Other collagens (Types III, V, VI, IX, X, XI) are only present in small amounts but are vital. They fine-tune stiffness, keep elasticity, and help with repair after small amounts of wear.
The balance of these collagen types is influenced by genetics, shaping whether your discs are naturally tougher against pulling forces, better under pressure, or somewhere in between.
2. Shape
Disc shape also changes performance:
Lima bean–shaped discs are stout and compressive, designed to handle heavy loads without collapsing.
Ovoid discs are more oval and allow greater mobility, making it easier to bend and twist.
Neither is “better” — each comes with trade-offs in strength vs. mobility.
3. Thickness
Thicker, “plump” discs create more space between vertebrae, which usually means more flexibility. But with greater motion comes the need for more control — otherwise repetitive or extreme bending can strain them.
Bones and Joints
Beyond discs, bone structure plays a big role in spinal resilience.

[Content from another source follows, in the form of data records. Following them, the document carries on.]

### config.mk
export PLATFORM = sky130hd
export DESIGN_NAME = cdc_handshake_tx
export DESIGN_NICKNAME = d
export VERILOG_FILES = /design/src/rtl/cdc_handshake_tx.sv
export SDC_FILE = /design/constraint.sdc
export NUM_CORES = 1
export LEC_CHECK = 0
export CAP_MARGIN = 30
export CORE_UTILIZATION = 35
export CTS_CLUSTER_DIAMETER = 80
export DETAILED_ROUTE_END_ITERATION = 12
export PLACE_DENSITY = 0.79
export SLEW_MARGIN = 10
export SYNTH_ARGS = -nofsm -noshare
export SYNTH_HDL_FRONTEND = slang
export SYNTH_SLANG_ARGS = --single-unit
### constraint.sdc
create_clock -name clk -period 1.3 [get_ports clk]
set_clock_uncertainty 0.1 [all_clocks]
set_input_delay 0.13 -clock clk [delete_from_list [all_inputs] [get_ports clk]]
set_output_delay 0.13 -clock clk [all_outputs]
set_load 0.02 [all_outputs]
File: config.mk
export PLATFORM = sky130hd
export DESIGN_NAME = conv33_window
export DESIGN_NICKNAME = d
export VERILOG_FILES = /design/src/rtl/conv33_window.sv
export SDC_FILE = /design/constraint.sdc
export NUM_CORES = 1
export LEC_CHECK = 0
export ABC_CLOCK_PERIOD_IN_PS = 4000
export BUFFER_PORTS_ARGS = -buffer_cell sky130_fd_sc_hd__clkbuf_2
export CORE_ASPECT_RATIO = 1.75
export CORE_MARGIN = 2
export CORE_UTILIZATION = 60
export DETAILED_ROUTE_END_ITERATION = 10
export GPL_TIMING_DRIVEN = 0
export PLACE_DENSITY = 0.77
export SYNTH_ARGS = -nofsm -noshare
export SYNTH_HDL_FRONTEND = slang
export SYNTH_SLANG_ARGS = --single-unit
File: constraint.sdc
create_clock -name clk -period 4 [get_ports clk]
set_clock_uncertainty 0.05 [all_clocks]
set_input_delay 0 -clock clk [delete_from_list [all_inputs] [get_ports clk]]
set_output_delay 0 -clock clk [all_outputs]
set_load 0.03 [all_outputs]
File: src/rtl/conv33_window.sv
// 3x3 sliding-window generator: two line buffers plus a 3x3 register window,
// one pixel per handshake in row-major order, stride 1, no padding.
module conv33_window #(
  parameter int DATA_WIDTH = 8,
  parameter int IMG_W      = 28,
  parameter int IMG_H      = 28
) (
  input  logic                  clk,
  input  logic                  rst,
  input  logic                  start,
  output logic                  done,
  input  logic                  pix_valid_in,
  output logic                  pix_ready_out,
  input  logic [DATA_WIDTH-1:0] pix_data,
  output logic                  win_valid_out,
  input  logic                  win_ready_in,
  output logic [DATA_WIDTH-1:0] win_0_0,
  output logic [DATA_WIDTH-1:0] win_0_1,
  output logic [DATA_WIDTH-1:0] win_0_2,
  output logic [DATA_WIDTH-1:0] win_1_0,
  output logic [DATA_WIDTH-1:0] win_1_1,
  output logic [DATA_WIDTH-1:0] win_1_2,
  output logic [DATA_WIDTH-1:0] win_2_0,
  output logic [DATA_WIDTH-1:0] win_2_1,
  output logic [DATA_WIDTH-1:0] win_2_2
);

  localparam int CW = $clog2(IMG_W);
  localparam int RW = $clog2(IMG_H);

  typedef enum logic [1:0] {IDLE, RUN, DONE} state_t;

  state_t                state_reg, state_next;
  logic [CW-1:0]         col_reg;
  logic [RW-1:0]         row_reg;
  logic                  last_taken_reg;
  logic                  win_valid_reg;
  logic                  accept;
  logic                  col_last, row_last;

  logic [DATA_WIDTH-1:0] lb0 [IMG_W];
  logic [DATA_WIDTH-1:0] lb1 [IMG_W];
  logic [DATA_WIDTH-1:0] new_col [3];
  logic [DATA_WIDTH-1:0] win_tap [9];

  assign pix_ready_out = (state_reg == RUN) && !last_taken_reg &&
                         (!win_valid_reg || win_ready_in);
  assign accept        = pix_valid_in && pix_ready_out;
  assign col_last      = (col_reg == CW'(IMG_W - 1));
  assign row_last      = (row_reg == RW'(IMG_H - 1));
  assign done          = (state_reg == DONE);
  assign win_valid_out = win_valid_reg;

  always_comb begin
    state_next = state_reg;
    case (state_reg)
      IDLE:    if (start) state_next = RUN;
      // Once the final pixel is in, the only window left is the last one.
      RUN:     if (last_taken_reg && win_valid_reg && win_ready_in) state_next = DONE;
      DONE:    state_next = IDLE;
      default: state_next = IDLE;
    endcase
  end

  always_ff @(posedge clk) begin
    if (rst) begin
      state_reg      <= IDLE;
      col_reg        <= '0;
      row_reg        <= '0;
      last_taken_reg <= 1'b0;
      win_valid_reg  <= 1'b0;
    end else begin
      state_reg <= state_next;
      if (state_reg == IDLE && start) begin
        col_reg        <= '0;
        row_reg        <= '0;
        last_taken_reg <= 1'b0;
      end else if (accept) begin
        if (col_last) begin
          col_reg <= '0;
          row_reg <= row_last ? '0 : row_reg + RW'(1);
          if (row_last) last_taken_reg <= 1'b1;
        end else begin
          col_reg <= col_reg + CW'(1);
        end
      end
      if (accept)
        win_valid_reg <= (row_reg >= RW'(2)) && (col_reg >= CW'(2));
      else if (win_ready_in)
        win_valid_reg <= 1'b0;
    end
  end

  // Line buffers are never cleared; rows 0-1 refill them each frame.
  always_ff @(posedge clk) begin
    if (accept) begin
      lb1[col_reg] <= lb0[col_reg];
      lb0[col_reg] <= pix_data;
    end
  end

  assign new_col[0] = lb1[col_reg];
  assign new_col[1] = lb0[col_reg];
  assign new_col[2] = pix_data;

  for (genvar gi = 0; gi < 3; gi++) begin : g_row
    logic [DATA_WIDTH-1:0] tap_reg [3];

    always_ff @(posedge clk) begin
      if (rst) begin
        tap_reg[0] <= '0;
        tap_reg[1] <= '0;
        tap_reg[2] <= '0;
      end else if (accept) begin
        tap_reg[0] <= tap_reg[1];
        tap_reg[1] <= tap_reg[2];
        tap_reg[2] <= new_col[gi];
      end
    end

    for (genvar gj = 0; gj < 3; gj++) begin : g_col
      assign win_tap[gi*3 + gj] = tap_reg[gj];
    end
  end

  assign win_0_0 = win_tap[0];
  assign win_0_1 = win_tap[1];
  assign win_0_2 = win_tap[2];
  assign win_1_0 = win_tap[3];
  assign win_1_1 = win_tap[4];
  assign win_1_2 = win_tap[5];
  assign win_2_0 = win_tap[6];
  assign win_2_1 = win_tap[7];
  assign win_2_2 = win_tap[8];

endmodule

==> results of run 1 <==
==> worst max-delay path: cells and delay by family (launching register included) <==
kind	cells	cell delay, ns
AO/OA/AOI/OAI	1	0.27
buffers and inverters	2	0.98
flip-flops	1	0.34
multiplexers	1	0.45
AND/OR/NAND/NOR	2	0.94
==> layout by cell type, fill, tap and decap left out, drive strengths merged, types with 13 or more instances in the layout <==
cell	synthesis	layout
clkinv	0	16
o21ai	17	17
and3	59	59
mux2i	87	87
nand3	27	27
clkbuf	25	167
buf	36	60
mux4	77	77
a21oi	20	20
a22oi	25	25
nand2	49	49
nor2	41	41
nor2b	13	13
edfxtp	520	520
dfxtp	19	19
==> synthesized netlist by cell type, drive strengths merged, types with 5 or more instances <==
| master | number | area, um^2 |
|---|---|---|
| a21oi | 20 | 100.1 |
| a221oi | 5 | 50.04 |
| o21ai | 17 | 85.08 |
| mux4 | 77 | 1745 |
| nor2 | 41 | 153.9 |
| a31oi | 12 | 75.07 |
| buf | 36 | 300.3 |
| nand3 | 27 | 135.1 |
| nor2b | 13 | 81.33 |
| and3 | 59 | 369.1 |
| a31o | 7 | 61.31 |
| mux2i | 87 | 870.8 |
| ha | 7 | 87.58 |
| inv | 10 | 37.53 |
| edfxtp | 520 | 15610 |
| nor3 | 5 | 25.02 |
| clkbuf | 25 | 93.84 |
| dfxtp | 19 | 380.4 |
| nand2 | 49 | 183.9 |
| a22oi | 25 | 187.7 |
==> worst min path at each step <==
stage                                to  slack, ns  cells past startpoint
after global placement     state_reg[1]       0.23                      3
final                        lb0[19][2]       0.09                      1
after global routing         lb0[19][2]       0.13                      1
after floorplan           win_valid_out       0.02                      1
after detailed placement   state_reg[1]       0.24                      3
after CTS                    lb0[19][2]       0.09                      1
==> logic make-up (layout without fill, tap and decap cells) <==
kind of cell / Yosys count / in the layout / share of synthesized area, %
mux: 168 / 168 / 12.66
flops: 539 / 539 / 76.07
buf+inv: 71 / 264 / 2.053
xor+xnor: 1 / 1 / 0.04166
simple gates: 218 / 218 / 5.284
fa+ha+maj: 7 / 7 / 0.4165
compound gates: 106 / 106 / 3.481
==> metal layers <==
layer / share of wire (%) / vias up / global-route usage [%] / wire (um)
met5: 0 / - / 0 / 0
met4: 6.8 / 0 / 15.77 / 3305
met3: 6.6 / 138 / 3.400 / 3219
met2: 52 / 622 / 48.19 / 25640
met1: 34 / 5656 / 31.79 / 16740
li1: - / 4794 / - / -
==> stage by stage <==
stage | setup WS [ns] | cells | hold slack [ns]
detailed placement | 0.5001 | 1681 | 0.2432
global placement | 0.1890 | 1657 | 0.2323
finish | 0.3599 | 1763 | 0.08566
global route | 0.2725 | 1763 | 0.1272
CTS | 0.4486 | 1763 | 0.08838
floorplan | 1.038 | 1110 | 0.01907
==> final cells by class <==
type,count,area (um^2)
plain buffers,61,394.1
clock buffers,55,1164
clock inverters,21,176.4
fillers,2126,10570
inverters,10,37.54
multi-input cells,500,4678
flip-flops and latches,539,16000
well taps,460,575.6
repair buffers,117,868.3
==> power groups by stage <==
stage	sequential, mW	combinational [mW]	clock, mW
3_5_place_dp	6.40	0.440	0
5_1_grt	6.28	0.469	4.33
3_3_place_gp	6.40	0.425	0
4_1_cts	6.28	0.445	4.14
2_1_floorplan	6.49	0.167	0
6_report	6.28	0.444	4.10
==> timing repair <==
item                      CTS  global route
hold buffers                6             0
resized for setup           0             0
buffers inserted            0             0
hold endpoints to repair   13             0
==> impl_metrics.tcl, run 1 <==
set metrics [dict create \
    synth_area_um2 21030 \
    p_int_mw 8.620 \
    synthArstFlopShare_pct 0 \
    worst_pin_slew_ns 1.160 \
    worstSetupEndpoint "lb1[14][1]" \
    nets 1293 \
    path_class "flip-flop to flip-flop" \
    grt-ovfl-total 0 \
    coreArea_um2 34460 \
    place.gp.congestion 0.9004 \
    drv_slew 0 \
    r2r_setup_slack_ns 0.36 \
    critPathRequiredTime_ns 3.91 \
    die_x_um 145.5 \
    synth_edf_count 520 \
    r2r_end "lb1[14][1]" \
    status "complete, no violations" \
    ys_warn_count 0 \
    start_util_pct 61.02 \
    pwr-share-comb_pct 4.1 \
    post_dp_cell_area_um2 22490 \
    grt_usage_pct 27.09 \
    start_kind "flip-flop" \
    clock_path_buffers 3 \
    clock.fmax_mhz 274.7 \
    rsz0062_at_grt "no" \
    wl_per_cell_um 27.74 \
    clkTransAtPathRegs_ns 0.07 \
    tns_ns 0 \
    avgSynthCellArea_um2 18.94 \
    hold_class "input pin to flip-flop" \
    clock_sinks 539 \
    area_growth_pct 13.61 \
    pwr-share-clk_pct 37.9 \
    cp.arrival_ns 3.55 \
    power_mw 10.82 \
    min_period_over_period_pct 91.00 \
    synthFlopType "edfxtp_1" \
    p_leak_nw 7.928 \
    worst_skew_pair.late_latency_ns 0.56 \
    remaining_drc_errors 0 \
    firstDrtPassIters 5 \
    crit_chain "buf_4 -> clkbuf_1 -> mux4_2 -> nand2_1 -> a31o_2 -> nand3_1" \
    cts_tree "built" \
    insertedDiodeCount 0 \
    dieArea_um2 36620 \
    grt_start_max_net_pins 73 \
    slowest_delay_ns 0.84 \
    min_period_ns 3.640 \
    cap_violations 0 \
    ioPinCount 88 \
    cpMaxStageDelayCell "nand3_1" \
    rows 90 \
    worstHoldStart "pix_data[2]" \
    clock-root-buffer "clkbuf_16" \
    path_max_fanout 28 \
    fin_util_pct 69.33 \
    viasPerCell 6.358 \
    synthCells 1110 \
    finalInstanceArea_um2 23890 \
    cp-end-kind "flip-flop" \
    synth_cell_types 53 \
    syn_nets 1130 \
    antenna_found_initial 0 \
    numCtsBuffers 44 \
    sw_frac_of_total_pct 20.35 \
    grt_pass1_wl_um 71820 \
    vias 11210 \
    dp_hpwl_um 32810 \
    wirelength_um 48900 \
    io_buffers 87 \
    yosys_register_bits 539 \
    grt_pass1_vias 11392 \
    irDropWorstVdd_mv 0.2994 \
    power.density_nw_per_um2 453.0 \
    drt_iter0_drc 1103 \
    drtAntennaViolNets 0 \
    finalHoldViolations 0 \
    die_y_um 251.7 \
    yosysSeqAreaShare_pct 76.07 \
    relSlewSlack_pct 22.43 \
    htree_levels 2 \
    switching_power_mw 2.202 \
    finalSetupViolations 0 \
    reg2regPathDepth 6 \
    drive_above_1_share_pct 24.48 \
    pwr-share-seq_pct 58.0 \
]
Note: power is estimated with default switching activity, not from simulation.
==> inputs of run 2 (changes only) <==
- CTS_BUF_LIST: not set -> sky130_fd_sc_hd__clkbuf_16
- PLACE_DENSITY: 0.77 -> 0.83
==> run 2 against run 1 <==
Compared with the run above: routed wire length rose by 4.2%; sequential share of layout area rose by 0.31 points; die area did not move; largest power group unchanged; fmax down 1.6%; clock power shrank 2%; global-route usage grew 0.98 points; largest cell class unchanged; combinational power up 2%; core utilization is 0.32 points lower; count of clock-buffer cells in the layout shrank 10; critical path depth unchanged; highest routed layer unchanged.
==> impl_metrics.tcl, run 2 (synthesis gave the netlist of run 1 again) <==
set metrics [dict create \
    setup_slack_ns 0.3007 \
    die_x_um 145.5 \
    numCtsBuffers 42 \
    viasPerCell 6.580 \
    crit_chain "buf_4 -> clkbuf_1 -> mux4_2 -> nand2_1 -> a31o_2 -> nand3_1" \
    final.fill_count 2019 \
    finalHoldViolations 0 \
    worst_pin_slew_ns 1.151 \
    multi_input_area_um2 4678 \
    ctsResizeCount 0 \
    clock-root-buffer "clkbuf_16" \
    tns_ns 0 \
    clock.fmax_mhz 270.3 \
    grt_start_max_net_pins 73 \
    firstDrtPassIters 7 \
    area_growth_pct 13.08 \
    start_util_pct 61.02 \
    status "complete, no violations" \
    remaining_drc_errors 0 \
    cp-end-kind "flip-flop" \
    relSlewSlack_pct 23.02 \
    htree_levels 2 \
    vias 11554 \
    irDropWorstVdd_mv 0.3049 \
    pre_cts_ws_ns 0.4939 \
    worst_skew_pair.late_latency_ns 0.56 \
    fin_util_pct 69.01 \
    drtAntennaViolNets 0 \
    min_period_over_period_pct 92.48 \
    die_y_um 251.7 \
    drive_above_1_share_pct 24.23 \
    place.gp.congestion 0.9398 \
    final-seq-area_um2 16000 \
    clkTransAtPathRegs_ns 0.07 \
    io_buffers 87 \
    final_common_cell "edfxtp_1" \
    critPathBufInv 2 \
    clock_path_buffers 3 \
    critPathRequiredTime_ns 3.91 \
    start_kind "flip-flop" \
    slowest_delay_ns 0.85 \
    ioPinCount 88 \
    grt_pass1_vias 11750 \
    power.density_nw_per_um2 452.3 \
    grt_pass1_wl_um 74490 \
    min_period_ns 3.699 \
    cts_tree "built" \
    antenna_found_initial 0 \
    path_max_fanout 28 \
    finalSetupViolations 0 \
    drv_slew 0 \
    hold_class "input pin to flip-flop" \
    drt_iter0_drc 1478 \
    p_leak_nw 7.902 \
    dieArea_um2 36620 \
    rows 90 \
    insertedDiodeCount 0 \
    cp.arrival_ns 3.61 \
    power_mw 10.75 \
    wl_per_cell_um 29.02 \
    cap_violations 0 \
    crit_family "buffers and inverters" \
    layout_common_cells "edfxtp_1 (520), mux2i_1 (87), clkbuf_2 (87)" \
    dp_hpwl_um 33470 \
    rsz0062_at_grt "no" \
    wirelength_um 50960 \
    clock_sinks 539 \
    grt_usage_pct 28.07 \
    nets 1286 \
    path_class "flip-flop to flip-flop" \
    cpMaxStageDelayCell "nand3_1" \
    grt-ovfl-total 0 \
    coreArea_um2 34460 \
]
==> run 2: cell types whose count changed in the layout (fill, tap and decap cells not counted) <==
| cell | before | now |
|---|---|---|
| bufinv_16 | 3 | 2 |
| buf_8 | 24 | 18 |
| inv_1 | 9 | 15 |
| buf_6 | 12 | 14 |
| inv_6 | 1 | 0 |
| clkinv_4 | 0 | 1 |
| clkinv_1 | 8 | 11 |
| dlygate4sd3_1 | 6 | 5 |
| clkbuf_1 | 35 | 25 |
==> run 2: cell type report <==
type	count	area share (%)
multi-input combinational	500	19.67
clock inverter	29	0.7577
clock buffer	45	4.736
timing repair buffer	112	3.326
tap	460	2.421
buffer	61	1.658
inverter	10	0.1579
sequential	539	67.27
==> run 2: through the flow <==
step,hold WS (ns),area [um^2],cells
2_1_floorplan,0.01907,21030,1110
3_3_place_gp,0.2323,22040,1657
3_5_place_dp,0.2545,22420,1677
4_1_cts,0.1024,23780,1756
5_1_grt,0.1478,23780,1756
6_report,0.1261,23780,1756
==> run 2: report_power, final <==
part,switching (mW),internal (mW),total (mW)
registers,0.0236,6.25,6.28
logic,0.339,0.111,0.451
clock network,1.87,2.16,4.03
==> run 2: path summary, 6_finish.rpt <==
| kind | to | depth (start not counted) | start | slack (ns) |
|---|---|---|---|---|
| worst max-delay path | lb1[11][3] | 6 | flip-flop | 0.30 |
| worst max register to register | lb1[11][3] | 6 | flip-flop | 0.30 |
| worst min register to register | state_reg[0] | 1 | state_reg[1] | 0.44 |
| worst min-delay path | lb0[27][2] | 1 | pix_data[2] | 0.13 |
==> run 2: repair_timing <==
item | CTS | global route
endpoints found under the hold margin | 17 | 0
setup buffers | 0 | 0
endpoints found under the setup margin | 0 | 0
hold buffers | 5 | 0
==> run 2: per-layer routing <==
| layer | global-route usage (%) | share of wire (%) | vias to the layer above |
|---|---|---|---|
| li1 | - | - | 4782 |
| met3 | 4.828 | 9.2 | 175 |
| met4 | 19.08 | 7.5 | 0 |
| met5 | 0 | 0 | - |
| met2 | 48.11 | 51 | 814 |
| met1 | 32.48 | 32 | 5783 |
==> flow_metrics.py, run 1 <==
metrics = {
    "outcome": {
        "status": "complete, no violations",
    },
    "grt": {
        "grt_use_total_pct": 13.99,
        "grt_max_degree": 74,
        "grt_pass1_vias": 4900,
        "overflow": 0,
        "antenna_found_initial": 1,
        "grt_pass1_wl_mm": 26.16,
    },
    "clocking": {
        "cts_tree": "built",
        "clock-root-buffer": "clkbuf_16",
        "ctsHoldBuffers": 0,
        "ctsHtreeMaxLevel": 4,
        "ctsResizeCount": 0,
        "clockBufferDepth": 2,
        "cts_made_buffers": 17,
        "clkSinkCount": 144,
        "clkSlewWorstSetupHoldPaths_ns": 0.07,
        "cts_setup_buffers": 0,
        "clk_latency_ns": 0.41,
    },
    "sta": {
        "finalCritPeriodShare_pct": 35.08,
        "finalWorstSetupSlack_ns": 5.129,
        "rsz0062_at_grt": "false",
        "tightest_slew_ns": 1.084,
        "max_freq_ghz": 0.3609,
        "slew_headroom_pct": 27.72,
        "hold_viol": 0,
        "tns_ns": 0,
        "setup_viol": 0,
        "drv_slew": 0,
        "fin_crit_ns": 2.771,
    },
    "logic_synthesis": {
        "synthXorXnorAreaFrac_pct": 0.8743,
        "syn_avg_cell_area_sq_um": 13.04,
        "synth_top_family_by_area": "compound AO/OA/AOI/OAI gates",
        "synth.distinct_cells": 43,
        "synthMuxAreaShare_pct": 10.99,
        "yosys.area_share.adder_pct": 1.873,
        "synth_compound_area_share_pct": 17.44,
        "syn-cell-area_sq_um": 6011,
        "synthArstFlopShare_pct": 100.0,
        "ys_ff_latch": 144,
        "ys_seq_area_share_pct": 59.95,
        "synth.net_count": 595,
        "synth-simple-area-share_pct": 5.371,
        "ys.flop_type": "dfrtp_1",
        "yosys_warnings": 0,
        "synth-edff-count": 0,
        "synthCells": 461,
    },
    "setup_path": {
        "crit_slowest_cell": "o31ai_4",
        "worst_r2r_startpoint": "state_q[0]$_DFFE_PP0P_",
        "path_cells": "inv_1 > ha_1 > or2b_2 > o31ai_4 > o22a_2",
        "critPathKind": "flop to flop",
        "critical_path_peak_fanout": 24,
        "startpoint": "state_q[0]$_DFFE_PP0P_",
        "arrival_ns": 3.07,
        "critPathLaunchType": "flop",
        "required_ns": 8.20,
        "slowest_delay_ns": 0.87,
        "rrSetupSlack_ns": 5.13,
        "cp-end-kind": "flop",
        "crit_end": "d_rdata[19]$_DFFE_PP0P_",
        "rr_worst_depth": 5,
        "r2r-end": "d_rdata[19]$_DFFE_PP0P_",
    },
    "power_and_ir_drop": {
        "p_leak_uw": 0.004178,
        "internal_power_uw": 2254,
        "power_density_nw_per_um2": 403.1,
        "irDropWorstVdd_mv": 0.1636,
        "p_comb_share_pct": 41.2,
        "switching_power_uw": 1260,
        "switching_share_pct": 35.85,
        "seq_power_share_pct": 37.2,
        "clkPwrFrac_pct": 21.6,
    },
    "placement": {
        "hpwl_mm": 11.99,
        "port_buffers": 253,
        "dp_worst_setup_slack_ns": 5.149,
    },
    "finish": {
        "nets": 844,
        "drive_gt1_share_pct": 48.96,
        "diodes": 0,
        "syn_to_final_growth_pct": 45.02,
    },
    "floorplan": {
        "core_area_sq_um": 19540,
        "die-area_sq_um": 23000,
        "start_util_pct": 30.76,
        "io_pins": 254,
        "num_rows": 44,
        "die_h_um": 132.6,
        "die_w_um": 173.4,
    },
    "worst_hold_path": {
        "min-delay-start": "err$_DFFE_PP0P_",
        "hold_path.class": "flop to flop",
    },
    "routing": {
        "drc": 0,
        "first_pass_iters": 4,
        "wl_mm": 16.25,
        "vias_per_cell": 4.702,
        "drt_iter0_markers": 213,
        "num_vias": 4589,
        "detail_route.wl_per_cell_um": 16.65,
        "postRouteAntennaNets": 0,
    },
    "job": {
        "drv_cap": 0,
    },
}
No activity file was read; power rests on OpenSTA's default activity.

Facet joints (the small guiding joints at the back of each vertebra) vary in angle. Some allow more twisting, others more forward-backward bending. This partly explains why one person thrives at golf, while another feels strain with the same movement.
Vertebral size matters too. Bigger, chunkier bones (especially lower down) are naturally better at carrying heavy loads. Slimmer ones allow more bend, but don’t resist pressure as well.
Natural variations exist — some people are simply born with joints that move less, or bones shaped a little differently. That’s normal, and it’s why not every back moves the same way.
Genetics vs Loading: Striking the Balance
Your genes set the blueprint — but movement and loading decide the outcome.
Too little load (e.g. long hours of sitting or extended rest) weakens bones, discs, and ligaments.
Too much load (especially repetitive or uncontrolled movement) overwhelms tissues and leads to injury.
The right load encourages adaptation, making tissues stronger and more resilient over time.
How you move also matters. Two people can lift the same weight — but one hinges from the hips, protecting the spine, while the other rounds the back, putting more stress on discs and joints. Small technique changes often mean the difference between resilience and breakdown.
Takeaway
Your spine’s blueprint influences how flexible, strong, and load-tolerant it is. Some spines are naturally bendy, others naturally strong — most are somewhere in between.
The good news? Genetics is just the starting point. By training smart, using good movement patterns, and building up load gradually, you can get the best out of your back while reducing the risk of pain or injury.